Wednesday, December 16, 2015

リミット

R0001697

三次を出ると、少し小雨まじりになる。芸備線も本格的に閑散区間に入って、車内を見渡してみれば、ほぼ物好きな乗客である。車中読書が西村京太郎というなかなかのベタな客の姿も見える。庄原を過ぎて極端な徐行運転となるが、この辺りの路線も一度路盤が崩れたりすると立ち直れなくなるかもしれないので、慎重な運用もやむを得まい。西城あたりから地元の人らしき撮影隊がドカドカと乗り込んできた。何のイベントか、内から外からカメラが構えられて落ち着かない列車となった。

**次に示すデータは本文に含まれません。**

File: src/rtl/cic_pkg.sv
`default_nettype none
// ==== cic_pkg : CIC bit-growth helpers shared by interpolator/decimator (rev 1.0) ====
package cic_pkg;

  function automatic int cic_acc_width(input int width, input int stages, input int rate);
    return width + stages * $clog2(rate);
  endfunction

  // Interpolator DC gain is RATE^(STAGES-1); this shift removes it exactly.
  function automatic int cic_interp_shift(input int stages, input int rate);
    return (stages - 1) * $clog2(rate);
  endfunction

endpackage
`default_nettype wire

File: src/rtl/cic_integrator_stage.sv
`default_nettype none
// ==== cic_integrator_stage : one modular accumulator of the integrator chain (rev 1.0) ====
module cic_integrator_stage #(
  parameter int ACC_W = 16
) (
  input  logic             clk,
  input  logic             rst,
  input  logic             en,
  input  logic [ACC_W-1:0] din,
  output logic [ACC_W-1:0] dout
);

  always_ff @(posedge clk or posedge rst) begin
    if (rst) begin
      dout <= '0;
    end else if (en) begin
      dout <= dout + din;
    end
  end

endmodule
`default_nettype wire

File: src/rtl/cic_interpolator.sv
`default_nettype none
// ==== cic_interpolator : unity-gain CIC interpolator, RATE outputs per accepted sample (rev 1.0) ====
module cic_interpolator
  import cic_pkg::*;
#(
  parameter int WIDTH  = 8,
  parameter int STAGES = 1,
  parameter int RATE   = 4
) (
  input  logic             clk,
  input  logic             rst,
  input  logic [WIDTH-1:0] in,
  input  logic             in_valid,
  output logic             in_ready,
  output logic [WIDTH-1:0] out,
  output logic             out_valid
);

  localparam int ACC_W = cic_acc_width(WIDTH, STAGES, RATE);
  localparam int SHIFT = cic_interp_shift(STAGES, RATE);
  localparam int PH_W  = $clog2(RATE);

  logic [PH_W-1:0]  phase;
  logic             advance;
  logic             accept;
  logic [ACC_W-1:0] comb_in  [0:STAGES-1];
  logic [ACC_W-1:0] comb_out;
  logic [ACC_W-1:0] dly      [0:STAGES-1];
  logic [ACC_W-1:0] s;
  logic [ACC_W-1:0] integ    [0:STAGES-1];
  logic             unused_acc;

  assign in_ready = (phase == '0) && !rst;
  assign advance  = (phase != '0) || in_valid;
  assign accept   = in_ready && in_valid;

  always_comb begin
    logic [ACC_W-1:0] c;
    c = {{(ACC_W-WIDTH){in[WIDTH-1]}}, in};
    for (int k = 0; k < STAGES; k++) begin
      comb_in[k] = c;
      c          = c - dly[k];
    end
    comb_out = c;
  end

  // RATE is a power of two, so the phase counter wraps by natural overflow.
  always_ff @(posedge clk or posedge rst) begin
    if (rst) begin
      phase     <= '0;
      s         <= '0;
      out       <= '0;
      out_valid <= 1'b0;
      for (int k = 0; k < STAGES; k++) dly[k] <= '0;
    end else begin
      out_valid <= advance;
      if (advance) begin
        phase <= phase + 1'b1;
        out   <= integ[STAGES-1][SHIFT +: WIDTH];
      end
      if (accept) begin
        s <= comb_out;
        for (int k = 0; k < STAGES; k++) dly[k] <= comb_in[k];
      end else if (advance) begin
        s <= '0;
      end
    end
  end

  for (genvar k = 0; k < STAGES; k++) begin : g_integ
    logic [ACC_W-1:0] stage_din;
    if (k == 0) begin : g_first
      assign stage_din = s;
    end else begin : g_chain
      assign stage_din = integ[k-1];
    end
    cic_integrator_stage #(
      .ACC_W(ACC_W)
    ) u_stage (
      .clk (clk),
      .rst (rst),
      .en  (advance),
      .din (stage_din),
      .dout(integ[k])
    );
  end

  assign unused_acc = ^integ[STAGES-1];

endmodule
`default_nettype wire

備後落合から先は極端に本数の少ないエリア。ここから更に新見まで進む芸備線も魅力だが、今回は久しぶりの木次線で山陰に向かう。1本乗り過ごすと恐ろしいことになる備後落合の駅構内には、近隣の中学生が描いた「タイムリミットあとわずか」という素敵なポスターが飾られている。

木次線は何年ぶりだろう。宍道駅まで約3時間。極端に感じるほどの徐行で列車は進む。落合を出たあたりは杉と松ばかりなので山は緑だ。出雲坂根駅のスイッチバックを下りて、あたりの気温は6℃。道中、木次までで出入りがあったのは亀嵩駅のみである。閑散とした区間といっても、もう少しお婆さんの利用ぐらいはあるものだが、全く住民の足という感じはない。木次からようやく息を吹き返した列車は、午後五時半を過ぎて真っ暗な宍道湖に到着した。